A couple years ago, the 17th of July 2007 to be exact, Jeff Atwood, founder and builder of StackOverflow and StackExchange wrote about the principle of least power and said:
[A]ny application that can be written in JavaScript, will eventually be written in JavaScript.
Not only is this quote famous by now, but it also turned to be quite true. JavaScript grew from this weird little nerd to the cool kid we all know it is today. What Jeff didn’t know back then perhaps, is how his law can apply to other things as well.
That’s why today, I hope he won’t mind if I expand his thought to declare the revisited Atwood’s law (calling it Atwood-Giraudel would be quite presomptuous):
[A]ny application that can be written in Sass, will eventually be written in Sass.
And given my obsession for Sass, I’ll go even further and add this extra part to the quote, even if it won’t ever be retained:
… and chances are high that it will be done by me.

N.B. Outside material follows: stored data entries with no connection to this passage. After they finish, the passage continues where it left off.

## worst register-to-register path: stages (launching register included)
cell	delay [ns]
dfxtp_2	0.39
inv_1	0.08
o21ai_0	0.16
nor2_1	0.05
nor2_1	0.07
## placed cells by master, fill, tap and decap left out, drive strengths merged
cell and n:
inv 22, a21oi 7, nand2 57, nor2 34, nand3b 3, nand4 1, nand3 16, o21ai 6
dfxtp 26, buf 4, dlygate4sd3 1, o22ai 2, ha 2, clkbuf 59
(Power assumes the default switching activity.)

Disclaimer: as for the original law from Jeff Atwood, it is obvious that Sass (or JavaScript) is not always the best choice: more often than not, things should be done in a different way, but the fact that we can usually makes use do it nevertheless.
Nonsense you say!
Sass is 7 years old if no mistake, and has come a long since its early days. In 7 years, and especially because of silly people like me loving doing crazy shits, a lot of stuff has been made in Sass already. Let’s see:
- a JSON parser;
- bitwise operators;
- sorting algorithms;
- functional programming;
- Levenshtein distance implementation;
- inverse trigonometric functions by Ana Tudor…
And there are countless more examples I’m probably not even aware of.
How did we get there?
I think the main reason is it’s challenging. Because Sass is a very limited language, doing advanced things can turn out to be quite challenging. And as we all know, challenge is fun.
Aside from being fun to write, it actually helps a lot understanding the language. I would not be that skilled with Sass if I had stopped after declaring a couple of variables and functions. You don’t get good by doing what everybody does. You get good by pushing the limits.
I think I could not stress this enough: try things folks. Do silly stuff. The only rule is to remember what is an experiment and what belongs to production code. Don’t use experimental/crazy code in a live code base. It doesn’t smell good.
Final thoughts
Any application that can be written in Sass, will eventually be written in Sass. And we are already close to the end.